§ **DESCRIPTION OF THE TASK**:
From the records below, print exactly the lines starting at the one containing "pend <= '0;" and ending at the one containing "pc4Output <= pc4_n;", ends included, and nothing else.

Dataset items
———
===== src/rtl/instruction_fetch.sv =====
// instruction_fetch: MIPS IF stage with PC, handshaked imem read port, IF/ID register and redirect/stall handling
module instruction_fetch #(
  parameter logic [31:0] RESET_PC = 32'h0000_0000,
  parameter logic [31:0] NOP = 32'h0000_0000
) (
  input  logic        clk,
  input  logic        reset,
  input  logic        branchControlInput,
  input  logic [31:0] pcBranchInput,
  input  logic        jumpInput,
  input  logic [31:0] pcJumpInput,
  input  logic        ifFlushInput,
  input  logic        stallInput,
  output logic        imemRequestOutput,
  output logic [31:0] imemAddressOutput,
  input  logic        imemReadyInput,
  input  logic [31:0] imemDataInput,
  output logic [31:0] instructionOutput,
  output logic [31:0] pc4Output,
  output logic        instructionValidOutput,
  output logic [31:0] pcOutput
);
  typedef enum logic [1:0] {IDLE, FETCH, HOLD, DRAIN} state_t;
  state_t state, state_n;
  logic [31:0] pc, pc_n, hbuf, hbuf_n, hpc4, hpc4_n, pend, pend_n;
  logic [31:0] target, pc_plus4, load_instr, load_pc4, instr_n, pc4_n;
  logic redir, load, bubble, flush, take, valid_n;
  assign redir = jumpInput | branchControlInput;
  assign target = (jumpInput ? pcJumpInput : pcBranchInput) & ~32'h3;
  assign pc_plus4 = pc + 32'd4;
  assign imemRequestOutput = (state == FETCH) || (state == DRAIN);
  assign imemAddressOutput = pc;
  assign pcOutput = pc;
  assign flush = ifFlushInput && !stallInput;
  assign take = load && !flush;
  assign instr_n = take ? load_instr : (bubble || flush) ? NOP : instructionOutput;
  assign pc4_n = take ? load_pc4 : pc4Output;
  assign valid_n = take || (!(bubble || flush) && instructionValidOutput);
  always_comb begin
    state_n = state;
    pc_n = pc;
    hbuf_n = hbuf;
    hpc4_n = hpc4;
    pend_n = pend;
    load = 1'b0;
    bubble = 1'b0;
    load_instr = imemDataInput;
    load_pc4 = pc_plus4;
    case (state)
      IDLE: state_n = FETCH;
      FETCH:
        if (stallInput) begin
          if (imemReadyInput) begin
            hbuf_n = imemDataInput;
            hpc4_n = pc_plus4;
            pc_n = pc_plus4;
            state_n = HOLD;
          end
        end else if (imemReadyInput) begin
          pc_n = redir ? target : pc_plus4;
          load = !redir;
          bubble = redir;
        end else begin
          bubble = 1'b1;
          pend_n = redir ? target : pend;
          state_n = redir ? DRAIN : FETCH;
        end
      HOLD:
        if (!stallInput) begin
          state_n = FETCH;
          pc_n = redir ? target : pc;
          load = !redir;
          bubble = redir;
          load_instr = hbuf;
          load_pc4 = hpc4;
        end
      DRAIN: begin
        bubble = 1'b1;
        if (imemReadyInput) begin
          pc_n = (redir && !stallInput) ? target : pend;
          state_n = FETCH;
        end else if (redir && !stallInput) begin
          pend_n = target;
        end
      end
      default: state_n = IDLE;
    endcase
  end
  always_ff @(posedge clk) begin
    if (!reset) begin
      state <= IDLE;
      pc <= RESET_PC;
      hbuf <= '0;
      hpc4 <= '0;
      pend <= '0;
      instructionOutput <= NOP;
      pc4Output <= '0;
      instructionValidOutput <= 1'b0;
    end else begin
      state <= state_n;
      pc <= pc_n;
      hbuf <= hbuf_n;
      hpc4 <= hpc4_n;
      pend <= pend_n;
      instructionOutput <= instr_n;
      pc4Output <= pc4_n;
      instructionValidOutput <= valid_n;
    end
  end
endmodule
———
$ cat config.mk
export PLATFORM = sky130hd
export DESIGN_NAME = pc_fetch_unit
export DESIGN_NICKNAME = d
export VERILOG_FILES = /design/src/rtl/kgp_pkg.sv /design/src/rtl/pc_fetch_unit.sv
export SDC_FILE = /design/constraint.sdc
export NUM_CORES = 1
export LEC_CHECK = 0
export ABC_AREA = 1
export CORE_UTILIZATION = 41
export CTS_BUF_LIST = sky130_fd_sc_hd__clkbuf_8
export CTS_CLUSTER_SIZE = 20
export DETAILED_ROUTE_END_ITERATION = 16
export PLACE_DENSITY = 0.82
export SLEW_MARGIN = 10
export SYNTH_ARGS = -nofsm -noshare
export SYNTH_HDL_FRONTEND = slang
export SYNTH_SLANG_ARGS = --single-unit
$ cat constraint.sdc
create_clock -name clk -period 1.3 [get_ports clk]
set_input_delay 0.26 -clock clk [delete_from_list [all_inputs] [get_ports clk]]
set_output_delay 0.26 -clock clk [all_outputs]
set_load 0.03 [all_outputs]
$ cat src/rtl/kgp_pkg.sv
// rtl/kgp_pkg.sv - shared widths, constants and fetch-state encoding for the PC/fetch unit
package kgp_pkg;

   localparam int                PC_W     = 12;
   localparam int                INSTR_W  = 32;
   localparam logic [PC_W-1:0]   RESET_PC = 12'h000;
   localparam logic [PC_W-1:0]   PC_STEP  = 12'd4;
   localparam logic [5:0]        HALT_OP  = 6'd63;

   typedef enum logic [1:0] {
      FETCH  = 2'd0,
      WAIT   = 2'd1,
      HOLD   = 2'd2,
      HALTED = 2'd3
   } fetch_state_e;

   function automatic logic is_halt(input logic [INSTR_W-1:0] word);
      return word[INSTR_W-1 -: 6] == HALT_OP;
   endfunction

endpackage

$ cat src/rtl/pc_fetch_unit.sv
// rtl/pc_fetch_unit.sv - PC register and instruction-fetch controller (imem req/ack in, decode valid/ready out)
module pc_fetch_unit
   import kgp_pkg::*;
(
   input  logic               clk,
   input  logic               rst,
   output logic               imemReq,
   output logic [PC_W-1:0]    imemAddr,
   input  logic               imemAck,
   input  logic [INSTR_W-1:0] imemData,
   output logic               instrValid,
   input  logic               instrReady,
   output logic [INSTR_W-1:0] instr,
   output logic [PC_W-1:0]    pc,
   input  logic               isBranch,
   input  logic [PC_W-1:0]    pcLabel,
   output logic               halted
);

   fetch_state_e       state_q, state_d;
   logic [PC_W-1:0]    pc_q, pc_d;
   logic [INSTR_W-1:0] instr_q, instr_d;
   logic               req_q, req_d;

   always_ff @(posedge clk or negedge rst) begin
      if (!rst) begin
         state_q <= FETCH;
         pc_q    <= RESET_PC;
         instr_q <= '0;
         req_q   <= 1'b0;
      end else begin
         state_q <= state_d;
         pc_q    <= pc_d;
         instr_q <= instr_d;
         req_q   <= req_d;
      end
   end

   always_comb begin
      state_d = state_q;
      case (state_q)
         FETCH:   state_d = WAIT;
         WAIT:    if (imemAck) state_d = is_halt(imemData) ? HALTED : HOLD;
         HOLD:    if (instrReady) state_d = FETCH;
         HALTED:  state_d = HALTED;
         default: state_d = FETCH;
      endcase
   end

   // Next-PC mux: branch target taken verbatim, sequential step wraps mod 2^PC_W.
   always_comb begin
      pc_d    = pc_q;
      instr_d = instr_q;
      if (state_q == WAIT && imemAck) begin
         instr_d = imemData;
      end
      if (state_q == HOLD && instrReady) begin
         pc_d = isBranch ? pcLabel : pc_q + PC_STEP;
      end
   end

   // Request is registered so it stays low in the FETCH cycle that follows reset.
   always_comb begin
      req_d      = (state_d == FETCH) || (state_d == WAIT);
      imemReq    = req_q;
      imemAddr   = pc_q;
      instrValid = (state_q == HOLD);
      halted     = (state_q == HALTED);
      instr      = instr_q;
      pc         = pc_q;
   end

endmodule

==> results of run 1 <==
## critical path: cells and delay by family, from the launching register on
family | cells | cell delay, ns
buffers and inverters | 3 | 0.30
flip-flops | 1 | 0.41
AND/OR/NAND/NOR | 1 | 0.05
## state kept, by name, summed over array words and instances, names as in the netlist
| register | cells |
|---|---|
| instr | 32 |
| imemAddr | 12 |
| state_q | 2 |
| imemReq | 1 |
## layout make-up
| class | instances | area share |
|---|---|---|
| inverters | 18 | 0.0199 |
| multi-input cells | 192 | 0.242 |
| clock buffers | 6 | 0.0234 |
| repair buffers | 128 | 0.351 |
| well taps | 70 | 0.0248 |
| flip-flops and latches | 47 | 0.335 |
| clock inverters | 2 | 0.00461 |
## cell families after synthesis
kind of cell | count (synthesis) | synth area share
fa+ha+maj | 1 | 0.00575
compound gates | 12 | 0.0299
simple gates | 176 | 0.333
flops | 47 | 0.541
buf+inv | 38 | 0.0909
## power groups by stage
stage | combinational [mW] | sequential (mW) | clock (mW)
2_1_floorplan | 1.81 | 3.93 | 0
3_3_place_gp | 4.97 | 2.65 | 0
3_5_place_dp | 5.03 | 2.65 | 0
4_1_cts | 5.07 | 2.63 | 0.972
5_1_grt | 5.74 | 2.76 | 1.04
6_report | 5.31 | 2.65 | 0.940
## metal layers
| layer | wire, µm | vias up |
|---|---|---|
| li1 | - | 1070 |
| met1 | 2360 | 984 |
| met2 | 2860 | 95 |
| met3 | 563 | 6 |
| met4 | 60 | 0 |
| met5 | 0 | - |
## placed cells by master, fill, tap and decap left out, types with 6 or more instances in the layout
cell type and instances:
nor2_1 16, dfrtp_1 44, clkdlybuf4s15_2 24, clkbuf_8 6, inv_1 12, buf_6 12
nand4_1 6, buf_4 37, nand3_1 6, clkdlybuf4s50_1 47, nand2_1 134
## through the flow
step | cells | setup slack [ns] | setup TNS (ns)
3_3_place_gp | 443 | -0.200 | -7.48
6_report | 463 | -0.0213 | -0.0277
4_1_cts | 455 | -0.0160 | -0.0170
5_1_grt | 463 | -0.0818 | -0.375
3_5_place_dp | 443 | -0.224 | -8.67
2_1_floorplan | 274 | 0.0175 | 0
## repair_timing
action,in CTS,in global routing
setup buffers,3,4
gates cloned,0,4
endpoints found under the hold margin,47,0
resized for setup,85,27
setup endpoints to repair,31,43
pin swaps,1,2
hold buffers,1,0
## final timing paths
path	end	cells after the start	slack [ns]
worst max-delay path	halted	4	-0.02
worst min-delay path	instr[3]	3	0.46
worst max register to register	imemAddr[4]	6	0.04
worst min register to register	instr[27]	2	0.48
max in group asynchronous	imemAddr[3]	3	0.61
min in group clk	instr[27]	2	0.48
———
§ **FINISHED EXERCISE**:
      pend <= '0;
      instructionOutput <= NOP;
      pc4Output <= '0;
      instructionValidOutput <= 1'b0;
    end else begin
      state <= state_n;
      pc <= pc_n;
      hbuf <= hbuf_n;
      hpc4 <= hpc4_n;
      pend <= pend_n;
      instructionOutput <= instr_n;
      pc4Output <= pc4_n;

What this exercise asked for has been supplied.